Analyzing the impact of prevention strategies of a fractional order malaria model using Adam–Bashforth approach

Even though there is a malaria vaccine for children under-five, malaria continues to be one of the deadly diseases in Sub-Sahara Africa. Nonetheless, there are varieties of preventive measures that, when properly used, can serve as a sort of vaccination and aid in the eradication process. The proportion of persons who must follow the preventive measures ($\pi$) is crucial in the battle to eradicate malaria. In this study, we provide a mathematical model of Caputo fractional order that captures the dynamics of malaria transmission with an emphasis on preventive measures.
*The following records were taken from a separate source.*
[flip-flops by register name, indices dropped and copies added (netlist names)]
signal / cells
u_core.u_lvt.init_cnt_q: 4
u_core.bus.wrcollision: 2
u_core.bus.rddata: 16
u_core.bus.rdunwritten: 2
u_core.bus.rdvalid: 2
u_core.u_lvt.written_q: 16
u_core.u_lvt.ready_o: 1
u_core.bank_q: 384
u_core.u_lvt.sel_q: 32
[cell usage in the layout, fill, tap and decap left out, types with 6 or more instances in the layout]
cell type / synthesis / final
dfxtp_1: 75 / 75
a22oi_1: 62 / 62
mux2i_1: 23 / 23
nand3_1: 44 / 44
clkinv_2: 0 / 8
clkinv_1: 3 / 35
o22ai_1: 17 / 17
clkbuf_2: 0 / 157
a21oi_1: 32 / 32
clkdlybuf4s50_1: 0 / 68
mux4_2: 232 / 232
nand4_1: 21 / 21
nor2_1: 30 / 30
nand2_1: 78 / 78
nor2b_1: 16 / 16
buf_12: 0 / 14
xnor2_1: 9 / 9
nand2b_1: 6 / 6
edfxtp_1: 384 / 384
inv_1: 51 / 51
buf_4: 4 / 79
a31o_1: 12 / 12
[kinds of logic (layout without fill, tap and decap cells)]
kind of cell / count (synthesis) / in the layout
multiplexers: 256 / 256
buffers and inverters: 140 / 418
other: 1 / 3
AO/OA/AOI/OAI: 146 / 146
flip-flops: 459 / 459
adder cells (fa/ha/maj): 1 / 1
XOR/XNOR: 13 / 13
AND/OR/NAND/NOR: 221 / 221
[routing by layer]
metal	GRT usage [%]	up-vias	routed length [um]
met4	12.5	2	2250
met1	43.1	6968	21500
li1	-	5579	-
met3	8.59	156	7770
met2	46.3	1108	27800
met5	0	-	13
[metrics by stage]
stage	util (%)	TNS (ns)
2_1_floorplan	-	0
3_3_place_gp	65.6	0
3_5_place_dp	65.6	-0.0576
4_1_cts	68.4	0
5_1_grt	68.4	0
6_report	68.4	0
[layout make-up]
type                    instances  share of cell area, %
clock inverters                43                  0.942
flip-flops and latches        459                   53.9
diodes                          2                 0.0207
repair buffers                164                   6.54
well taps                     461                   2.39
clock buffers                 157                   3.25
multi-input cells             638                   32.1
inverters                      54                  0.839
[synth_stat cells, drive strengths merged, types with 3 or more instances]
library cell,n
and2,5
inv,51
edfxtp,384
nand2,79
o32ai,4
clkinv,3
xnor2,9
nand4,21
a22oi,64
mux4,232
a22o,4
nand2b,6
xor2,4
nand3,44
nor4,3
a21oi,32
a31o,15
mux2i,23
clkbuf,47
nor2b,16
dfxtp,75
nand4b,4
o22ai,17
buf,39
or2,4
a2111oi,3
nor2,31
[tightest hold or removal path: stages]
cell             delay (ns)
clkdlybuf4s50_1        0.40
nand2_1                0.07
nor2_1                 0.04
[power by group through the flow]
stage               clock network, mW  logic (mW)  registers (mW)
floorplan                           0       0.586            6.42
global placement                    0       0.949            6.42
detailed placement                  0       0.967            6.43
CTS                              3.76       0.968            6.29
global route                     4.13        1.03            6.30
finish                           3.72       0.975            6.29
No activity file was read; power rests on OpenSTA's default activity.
<file path="config.mk">
export PLATFORM = sky130hd
export DESIGN_NAME = spi_cmd_framer
export DESIGN_NICKNAME = d
export VERILOG_FILES = /design/src/rtl/spi_cmd_framer.sv
export SDC_FILE = /design/constraint.sdc
export NUM_CORES = 1
export LEC_CHECK = 0
export ABC_AREA = 1
export BUFFER_PORTS_ARGS = -buffer_cell sky130_fd_sc_hd__buf_2
export CAP_MARGIN = 10
export CELL_PAD_IN_SITES_DETAIL_PLACEMENT = 2
export CELL_PAD_IN_SITES_GLOBAL_PLACEMENT = 2
export CORE_MARGIN = 1
export CORE_UTILIZATION = 33
export DETAILED_ROUTE_END_ITERATION = 12
export GPL_TIMING_DRIVEN = 0
export PLACE_DENSITY = 0.76
export SYNTH_ARGS = -nofsm -noshare
export SYNTH_HDL_FRONTEND = slang
export SYNTH_SLANG_ARGS = --single-unit
</file>
<file path="constraint.sdc">
create_clock -name CLK -period 21.7 [get_ports CLK]
set_input_delay 0 -clock CLK [delete_from_list [all_inputs] [get_ports CLK]]
set_output_delay 0 -clock CLK [all_outputs]
set_load 0.01 [all_outputs]
</file>
<file path="src/rtl/spi_cmd_framer.sv">
// Assembles one real-time command frame from the MCU byte stream, validates it,
// and commits all fields in parallel with a one-cycle SPI_WR strobe.
module spi_cmd_framer #(
  parameter int unsigned TIMEOUT_CLK = 4800,
  parameter logic [7:0]  HDR_BYTE    = 8'hA5,
  parameter logic [7:0]  OPC_WRITE   = 8'h01
) (
  input  logic        CLK,
  input  logic        RESET,
  input  logic [7:0]  RX_DATA,
  input  logic        RX_VALID,
  output logic [47:0] FREQ,
  output logic [47:0] FREQ_STEP,
  output logic [31:0] FREQ_RATE,
  output logic [63:0] TIME_START,
  output logic [15:0] N_impulse,
  output logic [1:0]  TYPE_impulse,
  output logic [31:0] Interval_Ti,
  output logic [31:0] Interval_Tp,
  output logic [31:0] Tblank1,
  output logic [31:0] Tblank2,
  output logic        SPI_WR,
  output logic        CMD_ERR,
  output logic [7:0]  ERR_CNT,
  output logic        BUSY
);

  localparam int unsigned TW        = $clog2(TIMEOUT_CLK + 1);
  localparam int unsigned PAY_BYTES = 43;
  localparam int unsigned SH_W      = PAY_BYTES * 8;

  typedef enum logic [2:0] {S_HDR, S_OPC, S_PAY, S_CSUM, S_COMMIT} state_t;

  state_t            state_q, state_d;
  logic [5:0]        idx_q, idx_d;
  logic [7:0]        acc_q, acc_d;
  logic [TW-1:0]     tmo_q, tmo_d;
  logic [SH_W-1:0]   shadow_q, shadow_d;
  logic [47:0]       freq_q, freq_d, step_q, step_d;
  logic [31:0]       rate_q, rate_d;
  logic [63:0]       tstart_q, tstart_d;
  logic [15:0]       nimp_q, nimp_d;
  logic [1:0]        typ_q, typ_d;
  logic [31:0]       ti_q, ti_d, tp_q, tp_d, tb1_q, tb1_d, tb2_q, tb2_d;
  logic              spi_wr_q, spi_wr_d, cmd_err_q, cmd_err_d, busy_q, busy_d;
  logic [7:0]        err_cnt_q, err_cnt_d;
  logic              reject_c;

  // Next-state and output computation
  always_comb begin
    state_d   = state_q;
    idx_d     = idx_q;
    acc_d     = acc_q;
    tmo_d     = '0;
    shadow_d  = shadow_q;
    freq_d    = freq_q;
    step_d    = step_q;
    rate_d    = rate_q;
    tstart_d  = tstart_q;
    nimp_d    = nimp_q;
    typ_d     = typ_q;
    ti_d      = ti_q;
    tp_d      = tp_q;
    tb1_d     = tb1_q;
    tb2_d     = tb2_q;
    spi_wr_d  = 1'b0;
    cmd_err_d = 1'b0;
    err_cnt_d = err_cnt_q;
    reject_c  = 1'b0;

    // Inter-byte timeout; a byte arriving on the expiry cycle takes priority
    if (state_q == S_OPC || state_q == S_PAY || state_q == S_CSUM) begin
      if (RX_VALID)                             tmo_d = '0;
      else if (tmo_q == TW'(TIMEOUT_CLK - 1))   reject_c = 1'b1;
      else                                      tmo_d = tmo_q + TW'(1);
    end

    case (state_q)
      S_HDR: begin
        if (RX_VALID && RX_DATA == HDR_BYTE) state_d = S_OPC;
      end
      S_OPC: begin
        if (RX_VALID) begin
          if (RX_DATA == OPC_WRITE) begin
            state_d = S_PAY;
            acc_d   = RX_DATA;
            idx_d   = '0;
          end else begin
            reject_c = 1'b1;
          end
        end
      end
      S_PAY: begin
        if (RX_VALID) begin
          shadow_d = {shadow_q[SH_W-9:0], RX_DATA};
          acc_d    = acc_q + RX_DATA;
          idx_d    = idx_q + 6'd1;
          if (idx_q == 6'(PAY_BYTES - 1)) state_d = S_CSUM;
        end
      end
      S_CSUM: begin
        if (RX_VALID) begin
          if (RX_DATA == acc_q) state_d = S_COMMIT;
          else                  reject_c = 1'b1;
        end
      end
      S_COMMIT: begin
        spi_wr_d = 1'b1;
        freq_d   = shadow_q[343:296];
        step_d   = shadow_q[295:248];
        rate_d   = shadow_q[247:216];
        tstart_d = shadow_q[215:152];
        nimp_d   = shadow_q[151:136];
        typ_d    = shadow_q[129:128];
        ti_d     = shadow_q[127:96];
        tp_d     = shadow_q[95:64];
        tb1_d    = shadow_q[63:32];
        tb2_d    = shadow_q[31:0];
        // The commit cycle doubles as a header-hunt cycle
        state_d  = (RX_VALID && RX_DATA == HDR_BYTE) ? S_OPC : S_HDR;
      end
      default: state_d = S_HDR;
    endcase

    if (reject_c) begin
      state_d   = S_HDR;
      tmo_d     = '0;
      cmd_err_d = 1'b1;
      if (err_cnt_q != 8'hFF) err_cnt_d = err_cnt_q + 8'd1;
    end

    busy_d = (state_d != S_HDR);
  end

  always_ff @(posedge CLK or posedge RESET) begin
    if (RESET) begin
      state_q   <= S_HDR;
      idx_q     <= '0;
      acc_q     <= '0;
      tmo_q     <= '0;
      shadow_q  <= '0;
      freq_q    <= '0;
      step_q    <= '0;
      rate_q    <= '0;
      tstart_q  <= '0;
      nimp_q    <= '0;
      typ_q     <= '0;
      ti_q      <= '0;
      tp_q      <= '0;
      tb1_q     <= '0;
      tb2_q     <= '0;
      spi_wr_q  <= 1'b0;
      cmd_err_q <= 1'b0;
      err_cnt_q <= '0;
      busy_q    <= 1'b0;
    end else begin
      state_q   <= state_d;
      idx_q     <= idx_d;
      acc_q     <= acc_d;
      tmo_q     <= tmo_d;
      shadow_q  <= shadow_d;
      freq_q    <= freq_d;
      step_q    <= step_d;
      rate_q    <= rate_d;
      tstart_q  <= tstart_d;
      nimp_q    <= nimp_d;
      typ_q     <= typ_d;
      ti_q      <= ti_d;
      tp_q      <= tp_d;
      tb1_q     <= tb1_d;
      tb2_q     <= tb2_d;
      spi_wr_q  <= spi_wr_d;
      cmd_err_q <= cmd_err_d;
      err_cnt_q <= err_cnt_d;
      busy_q    <= busy_d;
    end
  end

  assign FREQ         = freq_q;
  assign FREQ_STEP    = step_q;
  assign FREQ_RATE    = rate_q;
  assign TIME_START   = tstart_q;
  assign N_impulse    = nimp_q;
  assign TYPE_impulse = typ_q;
  assign Interval_Ti  = ti_q;
  assign Interval_Tp  = tp_q;
  assign Tblank1      = tb1_q;
  assign Tblank2      = tb2_q;
  assign SPI_WR       = spi_wr_q;
  assign CMD_ERR      = cmd_err_q;
  assign ERR_CNT      = err_cnt_q;
  assign BUSY         = busy_q;

endmodule

</file>
Word-level counts from Yosys, hierarchy flattened
Index checks and enable logic that the tools add are counted.
Widths: inputs -> output; s select.
- latch bits: 0
- register bits: 723
- output and inout bits: 349
- bits in writable memories: 0
- ROM bits: 0
- memories kept: 0
- shift operators: 0
- mux-type cells: 32
- add/subtract/negate cells: 4
- multiply operators: 0
- bitwise logic cells: 0
- magnitude comparators: 0
- equal/unequal tests: 13
- reductions and logical operators: 9
- divide/modulo/power cells: 0
- operator list (cell ; count):
    $mux 13 ; 4
    $mux 3 ; 8
    $mux 8 ; 3
    $mux 6 ; 3
    $pmux 8 s2 ; 1
    $pmux 3 s5 ; 1
    $add 13x1->13 const B ; 1
    $eq 13x13->1 const B ; 1
    $pmux 6 s2 ; 1
    $mux 1 ; 10
    $add 8x1->8 const B ; 1
    $add 8x8->8 ; 1
    $eq 8x1->1 const B ; 1
    $eq 8x8->1 ; 1
    $eq 8x8->1 const B ; 1
    $ne 8x8->1 const B ; 1
    $add 6x1->6 const B ; 1
    $eq 3x2->1 const B ; 2
    $eq 6x6->1 const B ; 1
    $ne 2x2->1 const B ; 2
    $reduce_and 2->1 ; 2
    $reduce_and 4->1 ; 1
    $eq 3x1->1 const B ; 1
    $eq 3x3->1 const B ; 1
    other kinds (7) ; 8

Logic depth before layout (Yosys ltp)
Gate-level depths: netlist (run 1).
- depth after elaboration: 9
- gate-level depth with buffers: 11
- gate-level depth less buffers: 11

Worst setup path before layout (run 1)
OpenSTA, ideal clock, no wires.
- path type: register to register
- start point: reg acc_q[5]
- end point: reg err_cnt_q[2] (netlist: ERR_CNT[2])
- path buffers: 0
- stages on the path, launching flop included: 11
- data arrival time: 1516 ps
- required time: 21634 ps
- path slack: 20118 ps
- path through: dfrtp_1 ha_1 nor2_1 nand2_1 nor2_1 nand2_1 nand2_1 nand3_4 nand2_4 nand2_1 nand2_1
- cells in the longest elaborated chain, start to end: 5
- RTL lines (element ; line ; RTL):
    from (decl) ; 36 ; logic [7:0] acc_q, acc_d;
    from (signal assigned) ; 139 ; acc_q <= '0;
    from (signal assigned) ; 159 ; acc_q <= acc_d;
    $eq 8x8->1 ; 103 ; if (RX_DATA == acc_q) state_d = S_COMMIT;
    $mux 1 ; 103 ;
    $mux 1 ; 102 ; if (RX_VALID) begin
    $pmux 1 s2 ; 78 ; case (state_q)
    $reduce_and 2->1 (no line) ; -- ;
    to (signal assigned) ; 174 ; err_cnt_q <= err_cnt_d;
    to (decl) ; 46 ; logic [7:0] err_cnt_q, err_cnt_d;
Every way passes these cells.
A chain may end at the register's enable or synchronous reset.

==> run_results.csv, run 1 <==
group,metric,value,unit
synth,postSynthNetCount,2888,
power,seq_power_share,0.474,
setup_path,cp_max_fo,128,
route,drt-initial-drc-count,1029,
cells_and_area,stdcell_count,4470,
cts,clk_pin_slew_worst_paths,0.06,ns
route,drc,0,
setup_path,cp_slowest_cell,"dlygate4sd3_1",
setup_path,cp-end-kind,"async pin",
power,swShare,0.233,
floorplanning,coreArea,83600,sq um
power,comb_power_share,0.037,
floorplanning,die_h,292,microns
worst_hold_path,hp-class,"input port to flop",
setup_path,arrival,3.28,ns
route,drtPass1Iterations,5,
timing,setup_viol,0,
synth,synth_top_cell_by_area,"dfrtp_1",
cells_and_area,area_growth,22.5,%
floorplanning,fp-row-count,106,
floorplanning,initial_core_util,0.333,
timing,drv_slew,0,
grt,grt_max_degree,132,
grt,grt_pass1_wl,146,mm
cts,cts_tree,"done",
power,p_switching,0.694,mW
floorplanning,die_area,85400,sq um
timing,skew,0.0320,ns
setup_path,critPathBufInv,7,
place,gp_congestion,0.832,
cts,cts_root_buf,"clkbuf_16",
setup_path,critPathMaxStageDelay,0.62,ns
place,portBuffers,358,
route,ant_nets,0,
grt,grt_use_total,0.219,
outcome,status,"finished clean",
cts,ctsResizeCount,0,
route,wl_per_cell,20.6,microns
synth,ys.flop_type,"dfrtp_1",
cts,cts_buffers,82,
timing,worstMarginPinSlew,0.733,ns
power,p_leak,17.4,nW
synth,seq_area_frac_synth,0.651,
synth,synth_area_per_cell,9.71,sq um
run,drv_cap,0,
setup_path,crit_top_cell,"buf_16",
cts,htreeDepth,3,
grt,antenna_found_initial,1,
cts,clk_latency,0.63,ns
timing,fmax,0.382,GHz
floorplanning,pin_count,360,
power,total_power,2.97,mW
grt,overflow,0,
timing,hold_violations,0,
synth,synth_top_cell_area_share,0.651,
route,avgViaCountPerCell,4.82,
cts,clock_sinks,723,
synth,synth_area_leaders,"dfrtp_1, nand2_1, o21ai_0",
power,internal_power,2.28,mW
route,drt_wl_total,92.2,mm
power,power_frac_clock,0.488,
timing,slew_headroom,0.511,
setup_path,critPathRequiredTime,22.37,ns
timing,finalCriticalPeriod,2.62,ns
timing,rsz0062_at_grt,"false",
floorplanning,die_width,292,microns
cells_and_area,drive_gt1_frac,0.194,
synth,synth_edf_count,0,
cells_and_area,fillCellCount,9087,
setup_path,critPathKind,"input port to async pin",
cells_and_area,finalNetCount,3347,
setup_path,cp_top_family,"buffers and inverters",
cts,ctsLongestPathBuffers,3,
place,placedCellCount,4309,
place,dp_hpwl,66.2,mm
grt,first_global_vias,24755,
synth,synthCells,2865,
synth,ys_types,34,
cells_and_area,final_common_cell,"nand2_1",
timing,post-route-period-util,0.121,
setup_path,critical_path.cell_chain,"dlygate4sd3_1 > buf_2 > dlygate4sd3_1 > inv_8 > buf_16 > buf_16 > buf_16",
setup_path,start_kind,"input port",
power,pwr_density_cell,87.3,nW/um^2
power,ir_worst_vdd,0.0000559,V
synth,yosysWarnings,0,
route,vias,21536,
synth,async_reset_ff_frac,1.00,
synth,syn_area,27800,sq um
cells_and_area,final_cell_mix,"nand2_1, dfrtp_1, buf_2",
synth,ys_seq_elements,723,
worst paths after layout:
kind,from,to,slack [ns],cells after the start
setup / recovery,RESET,shadow_q[145],19.08,7
hold / removal,RX_DATA[6],shadow_q[6],0.21,4
setup reg to reg,state_q[1],Tblank2[0],19.36,7
hold reg to reg,tmo_q[0],tmo_q[0],0.47,1
max in group CLK,state_q[1],Tblank2[0],19.36,7
min in group asynchronous,RESET,FREQ_STEP[27],0.59,4
layer usage:
metal / global-route usage / routed length [microns]
met1: 0.264 / 37900
met2: 0.385 / 46700
met3: 0.0468 / 4540
met4: 0.0765 / 3010
met5: 0 / 0
worst register-to-register path, cell delays in order (launching register included):
cell and delay [ns]:
dfrtp_1 0.41, inv_1 0.09, nand2_2 0.09, nor2_2 0.07
inv_2 0.31, buf_2 0.51, clkbuf_2 0.55, o21ai_0 0.17
final cells by class:
class                   instances  area (sq um)  area share
multi-input cells            1607          7270       0.213
diodes                          1          2.50   0.0000734
flip-flops and latches        723         18100       0.531
plain buffers                 153          1020      0.0299
inverters                     382          1440      0.0423
repair buffers                375          2070      0.0607
well taps                    1080          1350      0.0397
clock buffers                 114          2360      0.0693
clock inverters                35           478      0.0140
sequential cells by signal (all words and copies together) (netlist names):
name,count
N_impulse,16
FREQ_STEP,48
tmo_q,13
BUSY,1
Tblank2,32
CMD_ERR,1
acc_q,8
shadow_q,344
TIME_START,64
TYPE_impulse,2
Interval_Tp,32
ERR_CNT,8
FREQ,48
Tblank1,32
idx_q,6
state_q,3
Interval_Ti,32
SPI_WR,1
FREQ_RATE,32
logic make-up after synthesis:
logic type / count (synthesis) / share of synthesized area
AO/OA/AOI/OAI: 702 / 0.127
AND/OR/NAND/NOR: 874 / 0.123
flip-flops: 723 / 0.651
XOR/XNOR: 19 / 0.00598
buffers and inverters: 535 / 0.0882
adder cells (fa/ha/maj): 12 / 0.00567
power groups by stage:
stage	Clock [mW]	Combinational [mW]	Sequential (mW)
finish	1.45	0.111	1.41
global route	1.54	0.128	1.41
CTS	1.49	0.115	1.41
detailed placement	0	0.112	1.43
global placement	0	0.101	1.44
floorplan	0	0.0719	1.43
cell usage after synthesis (2+ instances only):
| cell | number |
|---|---|
| inv_2 | 6 |
| nor2_1 | 46 |
| nor3b_1 | 2 |
| nand3_4 | 2 |
| a31oi_1 | 2 |
| a21oi_1 | 9 |
| nand3_1 | 32 |
| o21ai_1 | 306 |
| clkbuf_1 | 11 |
| xor2_1 | 11 |
| inv_1 | 375 |
| dfrtp_1 | 723 |
| o21ai_0 | 382 |
| xnor2_1 | 8 |
| ha_1 | 11 |
| nand2_2 | 2 |
| clkbuf_2 | 31 |
| nand4_1 | 7 |
| buf_2 | 57 |
| nand3b_1 | 3 |
| nor3_1 | 5 |
| nand2_1 | 770 |
| buf_6 | 35 |
| buf_4 | 19 |
through the flow:
stage                TNS, ns  hold slack (ns)   util  instance area (sq um)  setup slack (ns)
floorplan                  0            0.121      -                  27800              1.42
global placement    -4237.47            0.302  0.370                  31000             -5.96
detailed placement         0           0.0838  0.373                  31100             19.25
CTS                        0            0.181  0.408                  34100             18.99
global route               0            0.236  0.408                  34100             18.74
finish                     0            0.214  0.408                  34100             19.08
repair_timing:
action / CTS / global route
hold endpoints to repair: 299 / 0
setup buffers: 0 / 0
endpoints found under the setup margin: 0 / 0
hold buffers: 11 / 0
Note: power is estimated with default switching activity, not from simulation.
==> inputs of run 2 (changes only) <==
clock period = 2.4 ns   (was 21.7 ns; I/O delays follow)
==> run_results.csv, run 2 (synthesized netlist as in run 1, its figures left out) <==
group,metric,value,unit
setup_path,startpoint,"state_q[1]",
cts,cts_tree,"done",
cts,postCtsSetupBuffers,0,
setup_path,cp_max_fo,10,
setup_path,timing.rr.start,"state_q[1]",
cells_and_area,area_growth,23.0,%
timing,skew,0.0189,ns
grt,grt_pass1_wl,149,mm
grt,antenna_found_initial,2,
grt,grt_max_degree,47,
power,swShare,0.238,
route,wl_per_cell,21.0,microns
route,drt-initial-drc-count,828,
timing,worstMarginPinSlew,0.505,ns
run,drv_cap,0,
route,avgViaCountPerCell,4.83,
cts,clk_pin_slew_worst_paths,0.06,ns
cells_and_area,finalNetCount,3361,
cts,ctsLongestPathBuffers,3,
cells_and_area,final_core_util,0.409,
place,gp_congestion,0.847,
cells_and_area,final_cell_mix,"nand2_1, dfrtp_1, buf_2",
floorplanning,pin_count,360,
power,ir_worst_vdd,0.000551,V
power,p_switching,6.32,mW
place,portBuffers,358,
setup_path,r2r_slack,0.17,ns
place,dp_slack,-0.242,ns
power,power_frac_clock,0.480,
timing,drv_slew,0,
cells_and_area,largest-register,"shadow_q",
setup_path,cp-end-kind,"flop",
worst_hold_path,hp-class,"input port to async pin",
setup_path,critPathKind,"flop to flop",
grt,use_met1,0.270,
route,drtPass1Iterations,4,
cts,clock_sinks,723,
floorplanning,die_width,292,microns
power,seq_power_share,0.480,
grt,grt.busiest_layer,"met2",
timing,rsz0062_at_grt,"false",
timing,setup_tns,0,ns
route,ant_nets,0,
floorplanning,coreArea,83600,sq um
floorplanning,fp-row-count,106,
cts,clk_latency,0.62,ns
cts,cts_root_buf,"clkbuf_16",
timing,worst_slack,0.167,ns
power,comb_power_share,0.040,
grt,use_met2,0.400,
power,p_leak,17.5,nW
route,vias,21683,
power,pwr_density_cell,778,nW/um^2
timing,fmax,0.448,GHz
grt,grt_use_total,0.223,
place,place_area,31300,sq um
cells_and_area,multi_input_area,7270,sq um
timing,whs,0.148,ns
cells_and_area,drive_gt1_frac,0.198,
floorplanning,die_area,85400,sq um
setup_path,start_kind,"flop",
grt,overflow,0,
cells_and_area,final_common_cell,"nand2_1",
cells_and_area,ff_latch_area,18100,sq um
timing,setup_viol,0,
cells_and_area,fin_area,34200,sq um
floorplanning,die_h,292,microns
timing,finalCriticalPeriod,2.23,ns
grt,first_global_vias,25179,
timing,post-route-period-util,0.930,
setup_path,critPathRequiredTime,2.87,ns
cts,cts_buffers,83,
power,internal_power,20.3,mW
route,drt_wl_total,94.2,mm
grt,gr-usage-met3,0.0414,
outcome,status,"finished clean",
cells_and_area,largest_register_ffs,344,
timing,hold_violations,0,
route,drc,0,
setup_path,arrival,2.71,ns
floorplanning,initial_core_util,0.333,
cts,htreeDepth,3,
place,dp_hpwl,68.4,mm
cells_and_area,fillCellCount,8956,
timing,slew_headroom,0.663,
[run 2: worst paths after layout]
path | endpoint | cells past startpoint
max | TIME_START[63] | 7
min | FREQ_STEP[33] | 4
max reg2reg | TIME_START[63] | 7
min reg2reg | tmo_q[0] | 1
max in group asynchronous | TIME_START[9] | 10
min in group CLK | shadow_q[6] | 4
[run 2: power by group through the flow]
stage               clock network [mW]  logic [mW]  registers (mW)
floorplan                            0       0.651            12.9
global placement                     0       0.919            13.0
detailed placement                   0        1.07            13.0
CTS                               13.1        1.10            12.8
global route                      13.5        1.22            12.8
finish                            12.8        1.06            12.8
[run 2: layout make-up]
| cell class | count | area share |
|---|---|---|
| Multi-Input combinational cell | 1607 | 0.212 |
| Buffer | 153 | 0.0299 |
| Sequential cell | 723 | 0.529 |
| Antenna cell | 2 | 0.000146 |
| Tap cell | 1080 | 0.0395 |
| Timing Repair Buffer | 388 | 0.0670 |
| Clock buffer | 112 | 0.0684 |
| Clock inverter | 42 | 0.0115 |
| Inverter | 382 | 0.0420 |
[run 2: worst max-delay path: stages (launching register included)]
cell,delay (ns)
dfrtp_1,0.41
inv_1,0.09
nand2_2,0.10
nor2_2,0.07
inv_2,0.30
buf_2,0.50
clkbuf_4,0.45
o21ai_0,0.14
[run 2: per-stage QoR]
stage	power [mW]	std cells
2_1_floorplan	13.6	2865
3_3_place_gp	13.9	4303
3_5_place_dp	14.0	4322
4_1_cts	27.0	4487
5_1_grt	27.5	4487
6_report	26.6	4489
[run 2: per-layer routing]
layer	routed length, microns	share of wire	up-vias
met4	2500	0.027	0
met5	0	0	-
li1	-	-	9977
met2	48500	0.52	388
met3	4340	0.046	129
met1	38900	0.41	11189
[run 2: timing repair]
item,CTS,global route
gates resized for setup,1,0
hold endpoints to repair,57,0
hold buffers,11,0
setup endpoints to repair,10,0
$ cat config.mk
export PLATFORM = sky130hd
export DESIGN_NAME = ser_rcv_buf
export DESIGN_NICKNAME = d
export VERILOG_FILES = /design/src/rtl/ser_rcv_buf.sv
export SDC_FILE = /design/constraint.sdc
export NUM_CORES = 1
export LEC_CHECK = 0
export CORE_MARGIN = 5
export CORE_UTILIZATION = 67
export CTS_BUF_LIST = sky130_fd_sc_hd__clkbuf_4 sky130_fd_sc_hd__clkbuf_8
export DETAILED_ROUTE_END_ITERATION = 8
export PLACE_DENSITY = 0.86
export SYNTH_ARGS = -nofsm -noshare
export SYNTH_HDL_FRONTEND = slang
export SYNTH_SLANG_ARGS = --single-unit
$ cat constraint.sdc
create_clock -name clk -period 8.5 [get_ports clk]
set_input_delay 1.7 -clock clk [delete_from_list [all_inputs] [get_ports clk]]
set_output_delay 1.7 -clock clk [all_outputs]
set_load 0.02 [all_outputs]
For the analysis of the model’s solution, the fixed point theorem is utilized to determine the existence and uniqueness of the solution with Ulam–Hyers stability. It has been observed that increasing $\pi$ reduces the infected human and vector population. It was proven that a closed community may eventually control or possibly eradicate malaria by reducing both transmission rates and increasing preventive rates. Also, if the preventive strategies campaign is intensified and more than 50% of the human population in contiguous communities in the region acting in concert implement these, then a marked reduction should be seen in the infected vector population leading to a complete eradication of malaria in the region. In order to find the numerical trajectories of the caputo fractional order, the Adam–Bashforth approach scheme is used.